After the first 55 days of growth the plant is now starting to transform it growth phase into a reproductive phase (setting the stage to grow seeds, fruit).

For it to do this, it requires an abundant supply of ammonium-nitrogen [60-80kg/ha], phosphate, sulphate-sulphur and the trace mineral manganese is critical here, as it is required for germination, without the trace element manganese, seeds would struggle to germinate.

“There are a number of other minerals associated with this to successfully complete the picture, but if you don’t have the nitrate-nitrogen, ammonium-nitrogen, calcium and phosphate set properly, you don’t have any hope in reaching potential crop yields.

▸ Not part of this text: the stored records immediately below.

$ cat config.mk
export PLATFORM = sky130hd
export DESIGN_NAME = scm_div
export DESIGN_NICKNAME = d
export VERILOG_FILES = /design/src/hdl/scm_pkg.sv /design/src/hdl/scm_div.sv
export SDC_FILE = /design/constraint.sdc
export NUM_CORES = 1
export LEC_CHECK = 0
export BUFFER_PORTS_ARGS = -buffer_cell sky130_fd_sc_hd__buf_2
export CAP_MARGIN = 20
export CORE_MARGIN = 2
export CORE_UTILIZATION = 45
export CTS_CLUSTER_SIZE = 28
export DETAILED_ROUTE_END_ITERATION = 10
export PLACE_DENSITY = 0.82
export SYNTH_ARGS = -nofsm -noshare
export SYNTH_HDL_FRONTEND = slang
export SYNTH_SLANG_ARGS = --single-unit
export TNS_END_PERCENT = 50
$ cat constraint.sdc
create_clock -name clk_i -period 2.8 [get_ports clk_i]
set_clock_uncertainty 0.05 [all_clocks]
set_input_delay 0.28 -clock clk_i [delete_from_list [all_inputs] [get_ports clk_i]]
set_output_delay 0.28 -clock clk_i [all_outputs]
set_load 0.01 [all_outputs]
$ cat src/hdl/scm_pkg.sv
`default_nettype none
package scm_pkg;

  localparam int unsigned MAX_SAMPLES_DEF = 64;
  localparam int unsigned CNT_W = 7;
  localparam int unsigned IN_TDATA_W = 128;
  localparam int unsigned OUT_TDATA_W = 112;

  typedef enum logic [3:0] {
    ST_LOAD,
    ST_PASS,
    ST_DIVM,
    ST_DIVS,
    ST_MULM,
    ST_VAR,
    ST_CONV,
    ST_DEC,
    ST_EMIT
  } state_e;

endpackage
`default_nettype wire

$ cat src/hdl/scm_div.sv
`default_nettype none
// Restoring divider, one quotient bit per cycle; 64-bit dividend, count-sized divisor.
module scm_div
  import scm_pkg::*;
(
  input  wire logic              clk_i,
  input  wire logic              rst_ni,
  input  wire logic              start_i,
  input  wire logic [63:0]       dividend_i,
  input  wire logic [CNT_W-1:0]  divisor_i,
  output logic                   done_o,
  output logic [63:0]            quot_o
);

  logic             busy_q;
  logic             done_q;
  logic [5:0]       step_q;
  logic [63:0]      dq_q;
  logic [CNT_W-1:0] rem_q;
  logic [CNT_W-1:0] div_q;
  logic [CNT_W:0]   trial;
  logic [CNT_W:0]   diff;
  logic             ge;

  assign trial = {rem_q, dq_q[63]};
  assign ge    = trial >= {1'b0, div_q};
  assign diff  = trial - {1'b0, div_q};

  always_ff @(posedge clk_i or negedge rst_ni) begin
    if (!rst_ni) begin
      busy_q <= 1'b0;
      done_q <= 1'b0;
      step_q <= '0;
    end else if (start_i) begin
      busy_q <= 1'b1;
      done_q <= 1'b0;
      step_q <= '0;
    end else if (busy_q) begin
      step_q <= step_q + 6'd1;
      if (step_q == 6'd63) begin
        busy_q <= 1'b0;
        done_q <= 1'b1;
      end
    end else begin
      done_q <= 1'b0;
    end
  end

  always_ff @(posedge clk_i) begin
    if (start_i) begin
      dq_q  <= dividend_i;
      rem_q <= '0;
      div_q <= divisor_i;
    end else if (busy_q) begin
      dq_q  <= {dq_q[62:0], ge};
      rem_q <= ge ? diff[CNT_W-1:0] : trial[CNT_W-1:0];
    end
  end

  assign done_o = done_q;
  assign quot_o = dq_q;

endmodule
`default_nettype wire
==> flow_metrics.py, run 1 <==
metrics = {
    "worst_setup_path": {
        "cpPeakStageDelay_ns": 0.41,
        "worstSetupStartpointType": "flop",
        "endpoint_kind": "flop",
        "path_buf_inv": 1,
        "critPathKind": "reg2reg",
        "critPathMaxFanout": 9,
        "cp.required_ns": 3.00,
        "cp.arrival_ns": 2.56,
        "crit_path_cell_trace": "inv_1 -> ha_1 -> fa_1 -> nand2b_2 -> a211o_1 -> and3_1 -> a311oi_2",
        "crit_slowest_cell": "fa_1",
        "path_delay_family": "compound AO/OA/AOI/OAI gates",
    },
    "place": {
        "gp_congestion": 0.804,
        "dp_hpwl_mm": 5.85,
        "portBuffers": 138,
    },
    "logic_synthesis": {
        "synth_seq_cells": 86,
        "synth_edf_count": 71,
        "yosysTopAreaCell": "edfxtp_1",
        "ys_seq_area_frac": 0.603,
        "netlist_area_mm2": 0.00410,
        "synth_common_cells": "edfxtp_1 (71), mux2_2 (63), inv_1 (13)",
        "synth.avg_cell_area_um2": 14.6,
        "yosysWarningCount": 0,
        "syn_inst": 280,
        "ys_types": 52,
        "synth_flop_cell": "edfxtp_1",
        "synth_top_area_share": 0.520,
        "synthArstFlopShare": 0.0930,
        "syn-num-nets": 363,
        "synthTopCellsByArea": "edfxtp_1 (52%), mux2_2 (17%), dfrtp_1 (4.9%), dfxtp_1 (3.4%), ha_1 (2.4%)",
        "yosysMostFrequentCell": "edfxtp_1",
    },
    "power_and_ir_drop": {
        "sw_frac_of_total": 0.282,
        "ir_worst_vdd_mv": 0.389,
        "p_int_mw": 2.64,
        "cellPowerDensity_mw_per_mm2": 718,
        "pwr-share-seq": 0.454,
        "p_switching_mw": 1.04,
        "p_leak_nw": 2.21,
        "comb_power_share": 0.266,
        "clockPowerShare": 0.280,
    },
    "detailed_routing": {
        "dr_wl_met3_um": 458,
        "dr_wl_met2_mm": 4.01,
        "wl_mm": 8.09,
        "drt-wirelength-per-cell_um": 15.1,
        "drtPass1Iterations": 4,
        "wl_met1_mm": 3.51,
        "route.detailed.drc": 0,
        "top_layer": "met4",
        "final_antenna_net_count": 0,
        "vias_per_cell": 5.12,
        "drt_iter0_drc": 88,
        "vias": 2736,
    },
    "sta": {
        "rsz0062_at_grt": "no",
        "finalMaxSlewViolations": 0,
        "report.final.hold_viol_count": 0,
        "finalSetupViolations": 0,
        "setup-tns-final_ns": 0,
        "max_freq_mhz": 423,
        "maxSlewHeadroom": 0.665,
        "worst_slew_pin_slew_ns": 0.502,
        "min_period_over_period": 0.844,
        "min_period_ns": 2.36,
    },
    "cts": {
        "cts_buffers": 9,
        "insertion_delay_ns": 0.34,
        "ctsHoldBuffers": 1,
        "post_cts_buffers": 0,
        "cts_tree": "built",
        "cts_max_level": 3,
        "clock_sinks": 86,
        "clock_path_buffers": 2,
        "clock-root-buffer": "clkbuf_8",
        "clk_pin_slew_ns": 0.09,
        "cts_resized": 0,
    },
    "finish": {
        "drive_above_1_share": 0.552,
        "nets": 504,
        "multiInputGateArea_mm2": 0.00149,
        "utilization": 0.585,
        "nFillCells": 709,
        "syn2layout_area_growth_pct": 25.1,
        "seq_area_mm2": 0.00247,
        "n_antenna_cell": 0,
    },
    "global_route": {
        "grt_pass1_vias": 2783,
        "overflow": 0,
        "grt_usage": 0.165,
        "grt_max_degree": 42,
        "grt_first_pass_wirelength_mm": 12.9,
        "antenna_found_initial": 0,
    },
    "floorplanning": {
        "die_width_um": 99.4,
        "start_util": 0.468,
        "row_count": 34,
        "pin_count": 139,
        "die_area_mm2": 0.00989,
        "die_h_um": 99.4,
        "coreArea_mm2": 0.00876,
    },
    "hold_path": {
        "hold_path_class": "in2reg",
    },
    "flow_run": {
        "drv_cap": 0,
    },
    "run_status": {
        "status": "finished clean",
    },
}
==> worst paths after layout <==
kind / from / endpoint / slack, ns / cells after the start
worst min register to register: done_o$_DFFE_PN0P_ / done_o$_DFFE_PN0P_ / 0.48 / 2
max in group asynchronous: rst_ni / step_q[4]$_DFFE_PN0P_ / 2.27 / 2
min in group asynchronous: rst_ni / step_q[5]$_DFFE_PN0P_ / 0.26 / 2
worst min-delay path: divisor_i[4] / div_q[4]$_DFFE_PP_ / 0.06 / 1
worst max-delay path: quot_o[63]$_DFFE_PP_ / rem_q[0]$_SDFFE_PP0P_ / 0.44 / 7
worst max register to register: quot_o[63]$_DFFE_PP_ / rem_q[0]$_SDFFE_PP0P_ / 0.44 / 7
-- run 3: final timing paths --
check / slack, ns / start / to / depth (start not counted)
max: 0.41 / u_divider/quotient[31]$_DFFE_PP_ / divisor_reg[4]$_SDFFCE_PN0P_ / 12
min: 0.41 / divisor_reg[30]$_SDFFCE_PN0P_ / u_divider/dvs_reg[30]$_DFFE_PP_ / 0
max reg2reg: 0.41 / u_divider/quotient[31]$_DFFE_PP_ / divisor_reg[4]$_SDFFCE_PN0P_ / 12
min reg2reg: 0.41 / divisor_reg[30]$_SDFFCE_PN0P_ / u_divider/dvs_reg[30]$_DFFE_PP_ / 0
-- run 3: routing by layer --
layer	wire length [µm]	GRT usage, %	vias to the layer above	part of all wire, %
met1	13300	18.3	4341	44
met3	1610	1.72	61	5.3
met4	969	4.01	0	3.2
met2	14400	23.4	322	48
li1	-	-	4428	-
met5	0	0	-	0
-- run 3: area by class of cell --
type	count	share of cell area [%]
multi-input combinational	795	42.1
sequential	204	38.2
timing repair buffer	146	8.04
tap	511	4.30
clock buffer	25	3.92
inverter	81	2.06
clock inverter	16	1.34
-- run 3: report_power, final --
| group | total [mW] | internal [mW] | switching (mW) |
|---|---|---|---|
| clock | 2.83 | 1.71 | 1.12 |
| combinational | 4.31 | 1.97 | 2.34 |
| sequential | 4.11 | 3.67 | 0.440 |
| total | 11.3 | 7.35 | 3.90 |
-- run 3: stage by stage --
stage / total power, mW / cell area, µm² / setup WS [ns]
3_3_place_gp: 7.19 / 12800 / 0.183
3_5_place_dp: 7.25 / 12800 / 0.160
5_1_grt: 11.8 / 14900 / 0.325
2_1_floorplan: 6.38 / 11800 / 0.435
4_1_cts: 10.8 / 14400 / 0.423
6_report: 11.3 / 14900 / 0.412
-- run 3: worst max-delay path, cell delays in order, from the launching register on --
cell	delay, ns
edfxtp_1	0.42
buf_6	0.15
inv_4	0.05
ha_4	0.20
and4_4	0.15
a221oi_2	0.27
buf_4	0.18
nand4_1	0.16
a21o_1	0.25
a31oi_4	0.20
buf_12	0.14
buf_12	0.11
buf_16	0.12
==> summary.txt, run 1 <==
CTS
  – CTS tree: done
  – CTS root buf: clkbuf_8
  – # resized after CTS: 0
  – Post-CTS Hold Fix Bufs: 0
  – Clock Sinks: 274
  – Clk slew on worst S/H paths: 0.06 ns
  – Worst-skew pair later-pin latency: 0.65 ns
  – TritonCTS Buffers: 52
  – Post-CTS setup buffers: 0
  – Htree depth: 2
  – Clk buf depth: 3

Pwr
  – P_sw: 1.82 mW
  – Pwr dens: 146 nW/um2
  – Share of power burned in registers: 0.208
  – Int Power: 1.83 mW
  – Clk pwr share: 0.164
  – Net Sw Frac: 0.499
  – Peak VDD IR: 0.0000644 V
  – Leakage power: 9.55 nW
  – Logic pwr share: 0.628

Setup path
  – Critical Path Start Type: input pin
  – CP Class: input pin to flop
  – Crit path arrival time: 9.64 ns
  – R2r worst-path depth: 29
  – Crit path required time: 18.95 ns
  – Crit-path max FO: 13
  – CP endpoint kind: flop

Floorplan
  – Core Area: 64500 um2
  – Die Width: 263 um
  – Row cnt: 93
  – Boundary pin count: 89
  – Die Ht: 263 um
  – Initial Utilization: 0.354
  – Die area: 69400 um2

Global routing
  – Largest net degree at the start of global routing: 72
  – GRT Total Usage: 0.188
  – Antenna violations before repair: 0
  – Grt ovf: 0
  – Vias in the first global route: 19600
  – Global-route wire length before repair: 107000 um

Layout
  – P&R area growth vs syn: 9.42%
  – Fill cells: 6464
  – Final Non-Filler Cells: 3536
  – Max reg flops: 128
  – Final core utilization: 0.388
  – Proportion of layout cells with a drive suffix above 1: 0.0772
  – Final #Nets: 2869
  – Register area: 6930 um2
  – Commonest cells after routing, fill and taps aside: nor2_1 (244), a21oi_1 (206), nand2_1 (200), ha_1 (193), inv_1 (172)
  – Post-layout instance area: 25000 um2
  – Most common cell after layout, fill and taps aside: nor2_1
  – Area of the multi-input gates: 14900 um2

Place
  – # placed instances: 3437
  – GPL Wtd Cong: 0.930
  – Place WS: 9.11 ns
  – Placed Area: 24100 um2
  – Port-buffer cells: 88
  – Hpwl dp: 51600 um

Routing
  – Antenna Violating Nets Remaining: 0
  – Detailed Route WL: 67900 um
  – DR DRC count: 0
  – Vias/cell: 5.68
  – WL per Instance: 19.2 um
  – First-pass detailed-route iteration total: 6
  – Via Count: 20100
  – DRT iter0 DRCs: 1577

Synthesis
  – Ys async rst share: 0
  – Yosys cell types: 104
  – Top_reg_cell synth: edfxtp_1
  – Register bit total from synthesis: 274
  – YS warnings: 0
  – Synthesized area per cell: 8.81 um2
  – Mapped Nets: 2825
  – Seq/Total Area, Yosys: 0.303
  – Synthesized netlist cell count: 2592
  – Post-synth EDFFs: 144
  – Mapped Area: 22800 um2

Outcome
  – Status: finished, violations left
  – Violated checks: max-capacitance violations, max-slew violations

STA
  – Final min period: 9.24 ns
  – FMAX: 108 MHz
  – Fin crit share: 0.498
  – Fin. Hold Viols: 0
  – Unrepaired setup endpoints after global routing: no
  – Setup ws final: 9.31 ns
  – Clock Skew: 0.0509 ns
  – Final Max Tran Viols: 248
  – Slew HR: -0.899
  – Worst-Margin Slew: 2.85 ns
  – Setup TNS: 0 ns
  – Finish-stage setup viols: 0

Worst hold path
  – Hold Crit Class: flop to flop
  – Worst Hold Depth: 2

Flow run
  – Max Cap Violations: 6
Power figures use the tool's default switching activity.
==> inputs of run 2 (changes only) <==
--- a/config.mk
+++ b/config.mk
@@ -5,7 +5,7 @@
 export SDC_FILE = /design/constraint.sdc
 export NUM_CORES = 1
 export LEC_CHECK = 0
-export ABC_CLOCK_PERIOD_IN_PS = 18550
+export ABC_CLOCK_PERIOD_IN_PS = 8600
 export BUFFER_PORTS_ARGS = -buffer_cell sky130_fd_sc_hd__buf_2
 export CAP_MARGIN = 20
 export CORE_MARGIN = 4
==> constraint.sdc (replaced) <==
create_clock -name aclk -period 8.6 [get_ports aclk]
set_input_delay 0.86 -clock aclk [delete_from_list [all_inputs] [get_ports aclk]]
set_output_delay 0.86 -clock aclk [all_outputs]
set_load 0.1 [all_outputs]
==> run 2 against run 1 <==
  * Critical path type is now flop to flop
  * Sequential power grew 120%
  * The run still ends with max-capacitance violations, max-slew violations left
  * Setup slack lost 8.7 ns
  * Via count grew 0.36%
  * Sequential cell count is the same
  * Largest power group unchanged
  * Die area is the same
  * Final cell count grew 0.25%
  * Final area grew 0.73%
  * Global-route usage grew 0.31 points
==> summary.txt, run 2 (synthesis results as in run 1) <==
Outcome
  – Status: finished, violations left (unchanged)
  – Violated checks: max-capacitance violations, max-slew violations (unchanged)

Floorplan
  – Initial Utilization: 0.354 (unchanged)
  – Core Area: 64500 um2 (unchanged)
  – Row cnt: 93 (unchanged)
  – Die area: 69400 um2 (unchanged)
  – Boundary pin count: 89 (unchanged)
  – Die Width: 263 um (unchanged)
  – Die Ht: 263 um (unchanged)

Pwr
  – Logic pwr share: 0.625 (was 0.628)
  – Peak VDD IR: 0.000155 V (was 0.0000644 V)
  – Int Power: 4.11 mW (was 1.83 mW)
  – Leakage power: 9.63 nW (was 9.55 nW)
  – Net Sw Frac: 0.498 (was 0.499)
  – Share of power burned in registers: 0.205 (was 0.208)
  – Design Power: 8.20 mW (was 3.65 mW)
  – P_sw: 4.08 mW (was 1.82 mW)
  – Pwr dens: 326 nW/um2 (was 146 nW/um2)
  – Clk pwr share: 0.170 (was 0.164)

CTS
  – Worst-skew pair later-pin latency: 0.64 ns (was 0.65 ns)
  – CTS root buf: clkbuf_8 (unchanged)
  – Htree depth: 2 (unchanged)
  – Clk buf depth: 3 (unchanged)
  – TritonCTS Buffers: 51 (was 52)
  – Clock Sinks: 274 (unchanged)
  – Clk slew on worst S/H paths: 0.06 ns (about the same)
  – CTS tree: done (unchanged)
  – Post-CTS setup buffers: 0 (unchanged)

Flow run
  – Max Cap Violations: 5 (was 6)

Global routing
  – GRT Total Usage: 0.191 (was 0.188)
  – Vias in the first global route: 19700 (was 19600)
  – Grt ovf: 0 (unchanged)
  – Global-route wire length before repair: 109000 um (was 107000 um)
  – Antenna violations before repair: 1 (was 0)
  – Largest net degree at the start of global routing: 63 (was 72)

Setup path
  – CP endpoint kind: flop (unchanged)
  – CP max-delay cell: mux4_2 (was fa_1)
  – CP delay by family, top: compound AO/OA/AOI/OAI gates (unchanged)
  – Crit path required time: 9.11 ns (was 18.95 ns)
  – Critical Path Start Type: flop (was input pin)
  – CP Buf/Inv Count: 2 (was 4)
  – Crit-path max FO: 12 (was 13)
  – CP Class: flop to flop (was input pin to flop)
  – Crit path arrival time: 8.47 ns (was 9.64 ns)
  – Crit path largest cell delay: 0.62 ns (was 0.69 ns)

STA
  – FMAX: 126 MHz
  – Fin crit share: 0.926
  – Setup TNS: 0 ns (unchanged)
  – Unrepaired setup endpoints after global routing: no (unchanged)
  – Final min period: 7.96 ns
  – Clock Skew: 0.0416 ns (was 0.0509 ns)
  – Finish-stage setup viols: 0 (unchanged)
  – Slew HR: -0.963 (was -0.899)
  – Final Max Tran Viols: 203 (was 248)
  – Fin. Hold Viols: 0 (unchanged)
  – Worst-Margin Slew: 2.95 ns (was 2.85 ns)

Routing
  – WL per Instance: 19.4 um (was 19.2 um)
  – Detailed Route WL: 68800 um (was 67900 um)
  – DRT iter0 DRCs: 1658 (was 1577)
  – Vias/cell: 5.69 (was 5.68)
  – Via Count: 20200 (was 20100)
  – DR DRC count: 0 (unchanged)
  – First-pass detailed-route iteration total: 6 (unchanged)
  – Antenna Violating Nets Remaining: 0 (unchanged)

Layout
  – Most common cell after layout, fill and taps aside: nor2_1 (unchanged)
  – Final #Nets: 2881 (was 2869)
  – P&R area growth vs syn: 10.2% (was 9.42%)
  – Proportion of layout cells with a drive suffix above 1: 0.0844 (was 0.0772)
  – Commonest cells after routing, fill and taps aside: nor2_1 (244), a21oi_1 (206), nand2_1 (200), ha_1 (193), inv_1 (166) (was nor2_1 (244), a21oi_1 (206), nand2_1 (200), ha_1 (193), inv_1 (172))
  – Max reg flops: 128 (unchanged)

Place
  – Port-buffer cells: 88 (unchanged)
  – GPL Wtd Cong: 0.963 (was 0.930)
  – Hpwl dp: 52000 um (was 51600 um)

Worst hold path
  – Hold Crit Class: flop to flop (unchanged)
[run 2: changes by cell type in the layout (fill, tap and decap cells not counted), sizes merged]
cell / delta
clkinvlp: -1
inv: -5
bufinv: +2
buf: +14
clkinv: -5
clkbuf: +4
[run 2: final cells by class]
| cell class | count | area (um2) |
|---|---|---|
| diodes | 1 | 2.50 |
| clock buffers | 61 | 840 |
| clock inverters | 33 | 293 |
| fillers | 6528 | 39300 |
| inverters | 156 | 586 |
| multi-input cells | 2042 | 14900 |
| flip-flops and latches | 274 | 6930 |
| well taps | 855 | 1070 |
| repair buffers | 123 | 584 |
==> src/hw/rtl/poac_pkg.sv <==
// Shared types for the path ORAM access controller: datapath commands and status.
`timescale 1ns / 1ps

package poac_pkg;

   typedef enum logic [3:0] {
      CMD_NONE       = 4'd0,
      CMD_CLEAR      = 4'd1,
      CMD_LOAD       = 4'd2,
      CMD_REDUCE     = 4'd3,
      CMD_LEAF_UPD   = 4'd4,
      CMD_FETCH_RD   = 4'd5,
      CMD_FETCH_CHK  = 4'd6,
      CMD_SCAN       = 4'd7,
      CMD_FETCH_PUT  = 4'd8,
      CMD_FETCH_NEXT = 4'd9,
      CMD_ACC_INIT   = 4'd10,
      CMD_ACC_RD     = 4'd11,
      CMD_ACC_PUT    = 4'd12,
      CMD_EVICT      = 4'd13,
      CMD_EVICT_NEXT = 4'd14,
      CMD_RESP       = 4'd15
   } cmd_type;

   typedef struct packed {
      logic clr_last;
      logic id_ok;
      logic tree_hit;
      logic scan_done;
      logic fetch_last;
      logic level_done;
      logic lvl_zero;
   } status_type;

endpackage

==> src/hw/rtl/poac_ctrl.sv <==
// Sequencer for the path ORAM access: clear pass, fetch, access, eviction, response.
`timescale 1ns / 1ps

module poac_ctrl (
   input  logic                 clock,
   input  logic                 reset,
   input  logic                 start,
   output logic                 busy,
   input  poac_pkg::status_type status,
   output poac_pkg::cmd_type    cmd
);

   typedef enum logic [15:0] {
      S_CLEAR  = 16'h0001,
      S_IDLE   = 16'h0002,
      S_REDUCE = 16'h0004,
      S_LEAF   = 16'h0008,
      S_FRD    = 16'h0010,
      S_FCHK   = 16'h0020,
      S_FSCAN  = 16'h0040,
      S_FPUT   = 16'h0080,
      S_FNEXT  = 16'h0100,
      S_AINIT  = 16'h0200,
      S_ASCAN  = 16'h0400,
      S_ARD    = 16'h0800,
      S_APUT   = 16'h1000,
      S_EVICT  = 16'h2000,
      S_ENEXT  = 16'h4000,
      S_RESP   = 16'h8000
   } state_type;

   state_type state_ff, state_in;

   always_comb begin
      state_in = state_ff;
      cmd      = poac_pkg::CMD_NONE;
      case (state_ff)
         S_CLEAR: begin
            cmd = poac_pkg::CMD_CLEAR;
            if (status.clr_last) state_in = S_IDLE;
         end
         S_IDLE: begin
            if (start) begin
               cmd      = poac_pkg::CMD_LOAD;
               state_in = S_REDUCE;
            end
         end
         S_REDUCE: begin
            cmd = poac_pkg::CMD_REDUCE;
            if (status.id_ok) state_in = S_LEAF;
         end
         S_LEAF: begin
            cmd      = poac_pkg::CMD_LEAF_UPD;
            state_in = S_FRD;
         end
         S_FRD: begin
            cmd      = poac_pkg::CMD_FETCH_RD;
            state_in = S_FCHK;
         end
         S_FCHK: begin
            cmd      = poac_pkg::CMD_FETCH_CHK;
            state_in = status.tree_hit ? S_FSCAN : S_FNEXT;
         end
         S_FSCAN: begin
            cmd = poac_pkg::CMD_SCAN;
            if (status.scan_done) state_in = S_FPUT;
         end
         S_FPUT: begin
            cmd      = poac_pkg::CMD_FETCH_PUT;
            state_in = S_FNEXT;
         end
         S_FNEXT: begin
            cmd      = poac_pkg::CMD_FETCH_NEXT;
            state_in = status.fetch_last ? S_AINIT : S_FRD;
         end
         S_AINIT: begin
            cmd      = poac_pkg::CMD_ACC_INIT;
            state_in = S_ASCAN;
         end
         S_ASCAN: begin
            cmd = poac_pkg::CMD_SCAN;
            if (status.scan_done) state_in = S_ARD;
         end
         S_ARD: begin
            cmd      = poac_pkg::CMD_ACC_RD;
            state_in = S_APUT;
         end
         S_APUT: begin
            cmd      = poac_pkg::CMD_ACC_PUT;
            state_in = S_EVICT;
         end
         S_EVICT: begin
            cmd = poac_pkg::CMD_EVICT;
            if (status.level_done) state_in = S_ENEXT;
         end
         S_ENEXT: begin
            cmd      = poac_pkg::CMD_EVICT_NEXT;
            state_in = status.lvl_zero ? S_RESP : S_EVICT;
         end
         S_RESP: begin
            cmd      = poac_pkg::CMD_RESP;
            state_in = S_IDLE;
         end
         default: begin
            state_in = S_CLEAR;
         end
      endcase
   end

   always_ff @(posedge clock) begin
      if (reset) state_ff <= S_CLEAR;
      else       state_ff <= state_in;
   end

   assign busy = (state_ff != S_IDLE);

endmodule

==> config.mk <==
export PLATFORM = sky130hd
export DESIGN_NAME = poac_ctrl
export DESIGN_NICKNAME = d
export VERILOG_FILES = /design/src/hw/rtl/poac_pkg.sv /design/src/hw/rtl/poac_ctrl.sv
export SDC_FILE = /design/constraint.sdc
export NUM_CORES = 1
export LEC_CHECK = 0
export BUFFER_PORTS_ARGS = -buffer_cell sky130_fd_sc_hd__buf_2
export CAP_MARGIN = 20
export CORE_UTILIZATION = 61
export CTS_CLUSTER_DIAMETER = 60
export DETAILED_ROUTE_END_ITERATION = 10
export GPL_TIMING_DRIVEN = 0
export PLACE_DENSITY = 0.91
export SLEW_MARGIN = 20
export SYNTH_ARGS = -nofsm -noshare
export SYNTH_HDL_FRONTEND = slang
export SYNTH_SLANG_ARGS = --single-unit
==> constraint.sdc <==
create_clock -name clock -period 3.3 [get_ports clock]
set_input_delay 0.66 -clock clock [delete_from_list [all_inputs] [get_ports clock]]
set_output_delay 0.66 -clock clock [all_outputs]
set_load 0.05 [all_outputs]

“The plant can’t get off to a flying start, and it can’t get all its jobs completed on time for it to reach its potential,” says Grant, u see this in the sweetcorn u buy and the top kernels of the cobb have not filled out.

“Calcium availability in the soil is probably one of the greatest over-looked mineral issues we face and the single biggest mistake that everyone is making. Quite often it is a soil biological issue.

“I’m not saying all the other minerals are not important, because the absolutely are, but calcium gives you weight in a plant shelf life and phosphorus allows this to happen.